[Records from a collection]
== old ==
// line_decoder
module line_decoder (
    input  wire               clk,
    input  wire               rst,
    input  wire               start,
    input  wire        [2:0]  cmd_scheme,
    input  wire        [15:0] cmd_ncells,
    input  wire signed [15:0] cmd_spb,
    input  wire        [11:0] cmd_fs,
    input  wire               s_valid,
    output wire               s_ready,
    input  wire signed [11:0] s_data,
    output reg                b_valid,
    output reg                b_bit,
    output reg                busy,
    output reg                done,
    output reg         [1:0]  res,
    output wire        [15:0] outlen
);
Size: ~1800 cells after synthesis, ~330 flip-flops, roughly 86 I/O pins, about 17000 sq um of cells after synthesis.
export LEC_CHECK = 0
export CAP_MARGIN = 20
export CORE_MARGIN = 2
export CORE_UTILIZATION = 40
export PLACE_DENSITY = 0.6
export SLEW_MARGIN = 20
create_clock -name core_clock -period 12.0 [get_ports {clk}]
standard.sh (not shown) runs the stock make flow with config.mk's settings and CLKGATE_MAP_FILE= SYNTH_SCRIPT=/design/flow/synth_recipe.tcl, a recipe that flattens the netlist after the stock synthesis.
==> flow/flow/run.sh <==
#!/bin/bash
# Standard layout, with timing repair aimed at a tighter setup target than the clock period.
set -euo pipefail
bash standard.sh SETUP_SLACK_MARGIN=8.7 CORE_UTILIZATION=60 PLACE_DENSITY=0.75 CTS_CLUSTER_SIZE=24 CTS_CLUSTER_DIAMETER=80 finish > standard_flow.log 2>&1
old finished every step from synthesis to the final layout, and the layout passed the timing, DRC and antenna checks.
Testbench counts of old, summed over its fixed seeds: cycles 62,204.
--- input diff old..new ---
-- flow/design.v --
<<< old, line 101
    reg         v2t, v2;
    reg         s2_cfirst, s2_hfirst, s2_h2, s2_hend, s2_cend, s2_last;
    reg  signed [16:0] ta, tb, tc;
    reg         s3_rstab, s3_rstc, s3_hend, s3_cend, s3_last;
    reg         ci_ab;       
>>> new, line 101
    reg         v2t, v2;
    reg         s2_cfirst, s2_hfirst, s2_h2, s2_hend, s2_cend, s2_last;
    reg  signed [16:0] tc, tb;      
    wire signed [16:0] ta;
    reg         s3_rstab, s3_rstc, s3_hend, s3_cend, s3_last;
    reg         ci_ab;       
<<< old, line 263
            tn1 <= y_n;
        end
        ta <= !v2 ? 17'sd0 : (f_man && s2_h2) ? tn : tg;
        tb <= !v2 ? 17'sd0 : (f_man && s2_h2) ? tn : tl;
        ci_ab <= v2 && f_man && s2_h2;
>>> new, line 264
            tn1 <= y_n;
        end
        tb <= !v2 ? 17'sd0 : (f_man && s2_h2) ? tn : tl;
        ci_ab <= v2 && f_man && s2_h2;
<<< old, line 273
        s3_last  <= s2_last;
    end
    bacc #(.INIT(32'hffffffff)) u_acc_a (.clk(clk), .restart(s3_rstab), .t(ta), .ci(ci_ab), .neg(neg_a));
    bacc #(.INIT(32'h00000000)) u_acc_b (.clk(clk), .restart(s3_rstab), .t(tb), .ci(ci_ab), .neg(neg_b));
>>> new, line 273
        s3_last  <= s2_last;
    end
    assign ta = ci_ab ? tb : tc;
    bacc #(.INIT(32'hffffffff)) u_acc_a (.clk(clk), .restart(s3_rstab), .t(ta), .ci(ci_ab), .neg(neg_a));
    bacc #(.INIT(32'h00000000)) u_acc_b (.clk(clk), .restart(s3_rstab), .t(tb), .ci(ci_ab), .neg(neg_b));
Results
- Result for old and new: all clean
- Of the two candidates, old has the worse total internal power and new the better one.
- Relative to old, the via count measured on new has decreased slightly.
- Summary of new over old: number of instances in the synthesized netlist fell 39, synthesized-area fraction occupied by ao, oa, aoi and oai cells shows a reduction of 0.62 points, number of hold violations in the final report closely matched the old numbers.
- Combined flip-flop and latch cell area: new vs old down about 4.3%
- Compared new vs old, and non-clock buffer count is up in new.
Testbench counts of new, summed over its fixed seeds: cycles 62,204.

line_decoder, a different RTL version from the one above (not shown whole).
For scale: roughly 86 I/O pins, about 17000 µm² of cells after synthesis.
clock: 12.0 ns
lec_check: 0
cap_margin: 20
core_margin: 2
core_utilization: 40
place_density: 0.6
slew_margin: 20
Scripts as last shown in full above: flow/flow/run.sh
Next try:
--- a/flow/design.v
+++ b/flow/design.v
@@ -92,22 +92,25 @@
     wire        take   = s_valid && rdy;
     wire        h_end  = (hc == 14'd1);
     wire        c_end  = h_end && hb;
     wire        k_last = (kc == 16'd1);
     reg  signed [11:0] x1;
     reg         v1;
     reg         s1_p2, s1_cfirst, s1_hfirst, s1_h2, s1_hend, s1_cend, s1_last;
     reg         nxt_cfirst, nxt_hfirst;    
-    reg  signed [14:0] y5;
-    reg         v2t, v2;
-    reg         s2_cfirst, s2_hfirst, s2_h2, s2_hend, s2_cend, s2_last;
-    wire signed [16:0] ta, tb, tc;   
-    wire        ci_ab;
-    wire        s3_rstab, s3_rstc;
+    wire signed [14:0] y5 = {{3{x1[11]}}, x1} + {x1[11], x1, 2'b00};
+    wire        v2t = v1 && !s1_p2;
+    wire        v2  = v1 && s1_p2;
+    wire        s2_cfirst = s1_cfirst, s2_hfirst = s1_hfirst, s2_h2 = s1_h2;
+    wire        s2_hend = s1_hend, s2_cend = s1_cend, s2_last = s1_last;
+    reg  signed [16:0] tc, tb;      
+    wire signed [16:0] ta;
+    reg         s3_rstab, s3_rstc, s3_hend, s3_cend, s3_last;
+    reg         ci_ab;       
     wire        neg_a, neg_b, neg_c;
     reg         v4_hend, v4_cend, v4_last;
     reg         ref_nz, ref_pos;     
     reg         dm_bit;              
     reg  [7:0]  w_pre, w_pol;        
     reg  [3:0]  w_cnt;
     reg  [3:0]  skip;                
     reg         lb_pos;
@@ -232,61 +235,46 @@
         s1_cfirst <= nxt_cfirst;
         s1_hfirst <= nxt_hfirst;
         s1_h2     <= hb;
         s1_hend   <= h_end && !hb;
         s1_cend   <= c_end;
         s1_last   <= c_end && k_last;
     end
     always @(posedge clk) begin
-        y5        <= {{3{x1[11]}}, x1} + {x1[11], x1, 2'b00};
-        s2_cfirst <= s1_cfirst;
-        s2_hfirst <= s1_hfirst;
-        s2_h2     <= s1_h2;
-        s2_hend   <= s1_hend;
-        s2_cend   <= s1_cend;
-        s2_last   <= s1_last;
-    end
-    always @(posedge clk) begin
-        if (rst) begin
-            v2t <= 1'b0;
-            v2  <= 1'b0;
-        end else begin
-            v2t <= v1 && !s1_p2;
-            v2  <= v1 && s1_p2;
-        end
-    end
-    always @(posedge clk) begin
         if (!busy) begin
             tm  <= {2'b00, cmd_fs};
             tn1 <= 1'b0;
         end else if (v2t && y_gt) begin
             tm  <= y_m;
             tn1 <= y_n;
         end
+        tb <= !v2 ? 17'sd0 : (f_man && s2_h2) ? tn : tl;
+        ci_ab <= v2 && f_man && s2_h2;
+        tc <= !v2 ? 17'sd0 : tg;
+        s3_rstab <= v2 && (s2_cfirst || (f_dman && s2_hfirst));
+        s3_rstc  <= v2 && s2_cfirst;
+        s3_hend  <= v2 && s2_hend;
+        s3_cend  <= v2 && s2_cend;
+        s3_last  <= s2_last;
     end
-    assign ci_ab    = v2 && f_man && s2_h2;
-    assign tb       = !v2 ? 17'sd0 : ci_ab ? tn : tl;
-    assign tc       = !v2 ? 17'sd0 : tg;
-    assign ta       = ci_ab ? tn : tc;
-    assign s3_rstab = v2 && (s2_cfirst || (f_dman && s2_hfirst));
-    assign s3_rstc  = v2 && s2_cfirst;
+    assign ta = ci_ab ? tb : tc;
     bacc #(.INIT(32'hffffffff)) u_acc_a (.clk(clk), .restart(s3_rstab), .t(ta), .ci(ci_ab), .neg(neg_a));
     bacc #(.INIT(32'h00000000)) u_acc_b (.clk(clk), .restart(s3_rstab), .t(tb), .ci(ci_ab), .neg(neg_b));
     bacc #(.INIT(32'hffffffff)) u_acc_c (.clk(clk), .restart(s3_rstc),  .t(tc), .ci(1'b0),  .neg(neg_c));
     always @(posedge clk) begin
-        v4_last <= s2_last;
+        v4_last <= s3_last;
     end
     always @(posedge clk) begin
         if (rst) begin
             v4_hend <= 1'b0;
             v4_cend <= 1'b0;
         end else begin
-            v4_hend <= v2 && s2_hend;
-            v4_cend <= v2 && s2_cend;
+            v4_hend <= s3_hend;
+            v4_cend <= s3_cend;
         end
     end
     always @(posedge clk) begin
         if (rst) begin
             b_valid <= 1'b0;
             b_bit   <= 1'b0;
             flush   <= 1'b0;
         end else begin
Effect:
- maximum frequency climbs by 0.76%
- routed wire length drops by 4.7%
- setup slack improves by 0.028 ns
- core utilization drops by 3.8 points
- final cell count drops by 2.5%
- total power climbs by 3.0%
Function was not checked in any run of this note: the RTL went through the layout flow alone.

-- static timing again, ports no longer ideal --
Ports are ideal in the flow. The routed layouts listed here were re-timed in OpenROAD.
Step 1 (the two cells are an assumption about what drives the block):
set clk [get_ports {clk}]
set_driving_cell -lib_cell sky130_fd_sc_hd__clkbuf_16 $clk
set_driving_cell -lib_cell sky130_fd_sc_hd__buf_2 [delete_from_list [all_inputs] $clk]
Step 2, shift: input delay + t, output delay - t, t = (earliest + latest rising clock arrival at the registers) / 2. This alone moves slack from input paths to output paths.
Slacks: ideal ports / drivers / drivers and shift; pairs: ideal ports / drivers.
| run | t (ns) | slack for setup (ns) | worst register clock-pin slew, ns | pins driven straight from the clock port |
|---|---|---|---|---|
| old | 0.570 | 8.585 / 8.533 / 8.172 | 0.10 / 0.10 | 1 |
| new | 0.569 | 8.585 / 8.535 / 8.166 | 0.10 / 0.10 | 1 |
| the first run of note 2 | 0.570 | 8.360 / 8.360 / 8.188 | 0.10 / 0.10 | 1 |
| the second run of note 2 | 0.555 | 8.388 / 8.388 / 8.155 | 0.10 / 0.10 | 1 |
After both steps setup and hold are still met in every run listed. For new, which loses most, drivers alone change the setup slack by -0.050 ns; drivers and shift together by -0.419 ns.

## What is being asked
Repeat exactly the lines of the records from the one containing "set clk [get_ports" to the last, and include no line outside that stretch.

## Expected answer
set clk [get_ports {clk}]
set_driving_cell -lib_cell sky130_fd_sc_hd__clkbuf_16 $clk
set_driving_cell -lib_cell sky130_fd_sc_hd__buf_2 [delete_from_list [all_inputs] $clk]
Step 2, shift: input delay + t, output delay - t, t = (earliest + latest rising clock arrival at the registers) / 2. This alone moves slack from input paths to output paths.
Slacks: ideal ports / drivers / drivers and shift; pairs: ideal ports / drivers.
| run | t (ns) | slack for setup (ns) | worst register clock-pin slew, ns | pins driven straight from the clock port |
|---|---|---|---|---|
| old | 0.570 | 8.585 / 8.533 / 8.172 | 0.10 / 0.10 | 1 |
| new | 0.569 | 8.585 / 8.535 / 8.166 | 0.10 / 0.10 | 1 |
| the first run of note 2 | 0.570 | 8.360 / 8.360 / 8.188 | 0.10 / 0.10 | 1 |
| the second run of note 2 | 0.555 | 8.388 / 8.388 / 8.155 | 0.10 / 0.10 | 1 |
After both steps setup and hold are still met in every run listed. For new, which loses most, drivers alone change the setup slack by -0.050 ns; drivers and shift together by -0.419 ns.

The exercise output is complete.